▶ **SUPPLIED RECORDS**
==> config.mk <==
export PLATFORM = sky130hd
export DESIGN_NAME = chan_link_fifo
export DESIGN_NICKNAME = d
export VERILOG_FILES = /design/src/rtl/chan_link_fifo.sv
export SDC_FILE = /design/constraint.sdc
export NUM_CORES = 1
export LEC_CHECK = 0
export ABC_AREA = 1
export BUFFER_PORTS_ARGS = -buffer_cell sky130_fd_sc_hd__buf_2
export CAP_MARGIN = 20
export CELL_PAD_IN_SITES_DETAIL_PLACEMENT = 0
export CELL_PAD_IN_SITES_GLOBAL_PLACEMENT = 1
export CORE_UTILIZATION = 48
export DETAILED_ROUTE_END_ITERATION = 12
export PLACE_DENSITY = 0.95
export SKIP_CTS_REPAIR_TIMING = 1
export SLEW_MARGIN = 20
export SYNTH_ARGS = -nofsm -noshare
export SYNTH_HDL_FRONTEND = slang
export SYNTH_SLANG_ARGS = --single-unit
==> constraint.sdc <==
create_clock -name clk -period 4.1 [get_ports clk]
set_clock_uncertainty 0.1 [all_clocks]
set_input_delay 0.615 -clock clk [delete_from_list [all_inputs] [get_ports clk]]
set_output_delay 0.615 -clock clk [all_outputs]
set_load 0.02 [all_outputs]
* * *
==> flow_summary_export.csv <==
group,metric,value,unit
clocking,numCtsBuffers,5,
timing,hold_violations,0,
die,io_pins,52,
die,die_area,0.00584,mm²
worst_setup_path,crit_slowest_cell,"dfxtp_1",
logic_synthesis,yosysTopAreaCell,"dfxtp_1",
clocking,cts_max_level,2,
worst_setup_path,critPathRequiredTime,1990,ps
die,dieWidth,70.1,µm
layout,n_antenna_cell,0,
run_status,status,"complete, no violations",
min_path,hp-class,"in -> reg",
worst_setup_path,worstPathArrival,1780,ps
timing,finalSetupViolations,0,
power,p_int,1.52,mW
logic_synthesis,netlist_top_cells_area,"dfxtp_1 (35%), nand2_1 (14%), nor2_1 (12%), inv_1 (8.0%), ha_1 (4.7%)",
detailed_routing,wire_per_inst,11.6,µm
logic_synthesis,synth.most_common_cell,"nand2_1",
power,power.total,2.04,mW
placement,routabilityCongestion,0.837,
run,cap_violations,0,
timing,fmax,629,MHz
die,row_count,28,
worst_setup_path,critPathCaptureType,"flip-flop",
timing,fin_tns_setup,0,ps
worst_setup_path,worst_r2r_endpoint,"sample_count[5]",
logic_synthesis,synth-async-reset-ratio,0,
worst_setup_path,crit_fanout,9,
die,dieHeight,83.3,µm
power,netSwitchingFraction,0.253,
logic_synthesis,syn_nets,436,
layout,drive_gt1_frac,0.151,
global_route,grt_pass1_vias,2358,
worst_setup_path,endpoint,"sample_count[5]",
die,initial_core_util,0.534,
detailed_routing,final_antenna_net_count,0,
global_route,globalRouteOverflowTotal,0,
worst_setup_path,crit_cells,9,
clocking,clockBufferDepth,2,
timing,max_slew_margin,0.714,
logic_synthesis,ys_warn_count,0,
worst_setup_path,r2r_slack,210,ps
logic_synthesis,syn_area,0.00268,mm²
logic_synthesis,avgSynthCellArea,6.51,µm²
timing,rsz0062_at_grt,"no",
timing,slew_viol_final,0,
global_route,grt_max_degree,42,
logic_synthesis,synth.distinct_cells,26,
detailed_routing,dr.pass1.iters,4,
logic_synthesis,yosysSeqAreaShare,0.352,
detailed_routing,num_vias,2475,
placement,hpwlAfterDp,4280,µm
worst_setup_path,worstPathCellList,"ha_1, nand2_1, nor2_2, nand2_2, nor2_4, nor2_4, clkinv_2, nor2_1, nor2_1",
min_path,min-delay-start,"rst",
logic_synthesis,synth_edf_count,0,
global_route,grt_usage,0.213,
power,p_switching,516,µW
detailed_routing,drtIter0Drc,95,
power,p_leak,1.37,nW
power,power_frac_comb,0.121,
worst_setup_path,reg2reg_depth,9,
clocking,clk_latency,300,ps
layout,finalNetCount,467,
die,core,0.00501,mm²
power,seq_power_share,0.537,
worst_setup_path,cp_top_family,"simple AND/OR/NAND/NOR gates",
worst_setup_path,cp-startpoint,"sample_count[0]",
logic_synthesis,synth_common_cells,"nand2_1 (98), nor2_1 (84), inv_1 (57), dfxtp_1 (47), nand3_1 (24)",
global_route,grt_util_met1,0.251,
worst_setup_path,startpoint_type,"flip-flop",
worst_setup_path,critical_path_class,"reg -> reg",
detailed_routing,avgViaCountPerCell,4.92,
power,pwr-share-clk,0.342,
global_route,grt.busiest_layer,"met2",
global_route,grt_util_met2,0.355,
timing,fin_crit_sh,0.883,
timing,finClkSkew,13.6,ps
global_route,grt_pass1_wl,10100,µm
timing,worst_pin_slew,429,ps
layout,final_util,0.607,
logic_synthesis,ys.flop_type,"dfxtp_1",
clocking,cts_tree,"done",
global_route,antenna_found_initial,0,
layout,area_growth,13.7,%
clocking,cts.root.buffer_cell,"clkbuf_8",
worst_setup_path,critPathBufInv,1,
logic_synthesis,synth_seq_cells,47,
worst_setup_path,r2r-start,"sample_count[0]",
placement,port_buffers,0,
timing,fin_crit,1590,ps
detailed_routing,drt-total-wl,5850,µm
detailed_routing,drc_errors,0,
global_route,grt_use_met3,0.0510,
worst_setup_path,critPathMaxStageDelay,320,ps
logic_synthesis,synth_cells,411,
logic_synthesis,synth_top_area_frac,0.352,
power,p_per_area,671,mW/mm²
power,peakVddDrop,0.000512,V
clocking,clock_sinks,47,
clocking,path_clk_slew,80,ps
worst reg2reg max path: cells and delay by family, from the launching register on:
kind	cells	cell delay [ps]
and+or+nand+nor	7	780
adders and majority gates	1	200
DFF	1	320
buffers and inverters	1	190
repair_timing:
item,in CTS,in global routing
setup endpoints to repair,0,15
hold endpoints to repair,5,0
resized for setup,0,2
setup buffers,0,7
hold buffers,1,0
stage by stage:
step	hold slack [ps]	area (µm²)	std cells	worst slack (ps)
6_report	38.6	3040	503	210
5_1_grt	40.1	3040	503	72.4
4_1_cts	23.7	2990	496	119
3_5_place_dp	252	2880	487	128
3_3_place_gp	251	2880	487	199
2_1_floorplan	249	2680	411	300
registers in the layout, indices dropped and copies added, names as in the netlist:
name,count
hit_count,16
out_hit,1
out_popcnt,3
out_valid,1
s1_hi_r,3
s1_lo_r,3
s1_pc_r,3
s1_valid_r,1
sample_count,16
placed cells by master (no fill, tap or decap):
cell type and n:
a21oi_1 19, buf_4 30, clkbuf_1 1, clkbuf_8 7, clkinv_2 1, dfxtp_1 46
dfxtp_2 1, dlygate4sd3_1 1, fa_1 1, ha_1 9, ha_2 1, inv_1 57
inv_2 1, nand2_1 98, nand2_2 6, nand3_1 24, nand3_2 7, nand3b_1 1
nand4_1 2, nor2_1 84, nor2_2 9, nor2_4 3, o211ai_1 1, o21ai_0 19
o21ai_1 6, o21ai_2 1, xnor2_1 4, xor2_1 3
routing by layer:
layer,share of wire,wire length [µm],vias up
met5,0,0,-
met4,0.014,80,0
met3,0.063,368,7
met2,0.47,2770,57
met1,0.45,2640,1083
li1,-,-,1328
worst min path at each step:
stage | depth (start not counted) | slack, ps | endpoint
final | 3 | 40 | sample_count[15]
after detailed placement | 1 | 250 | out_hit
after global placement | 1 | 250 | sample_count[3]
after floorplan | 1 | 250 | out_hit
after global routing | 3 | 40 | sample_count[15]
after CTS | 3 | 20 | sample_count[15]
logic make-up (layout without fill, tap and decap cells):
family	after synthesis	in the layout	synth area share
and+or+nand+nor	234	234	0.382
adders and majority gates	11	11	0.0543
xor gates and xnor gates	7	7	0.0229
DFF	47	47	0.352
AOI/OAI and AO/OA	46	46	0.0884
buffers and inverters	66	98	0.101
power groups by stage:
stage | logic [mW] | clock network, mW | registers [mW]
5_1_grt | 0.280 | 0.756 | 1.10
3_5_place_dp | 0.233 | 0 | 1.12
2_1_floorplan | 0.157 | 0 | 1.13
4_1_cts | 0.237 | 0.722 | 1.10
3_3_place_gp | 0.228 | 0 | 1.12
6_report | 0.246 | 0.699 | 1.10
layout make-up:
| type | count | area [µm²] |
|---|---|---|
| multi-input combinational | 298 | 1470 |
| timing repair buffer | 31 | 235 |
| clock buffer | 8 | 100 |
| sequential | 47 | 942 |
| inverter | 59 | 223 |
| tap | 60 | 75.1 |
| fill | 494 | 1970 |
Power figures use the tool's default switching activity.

▶ **TASK TO COMPLETE**
Working from the entries above, filter out every line that lacks "clocking" and copy what remains.

▶ **ANSWER SECTION**
clocking,numCtsBuffers,5,
clocking,cts_max_level,2,
clocking,clockBufferDepth,2,
clocking,clk_latency,300,ps
clocking,cts_tree,"done",
clocking,cts.root.buffer_cell,"clkbuf_8",
clocking,clock_sinks,47,
clocking,path_clk_slew,80,ps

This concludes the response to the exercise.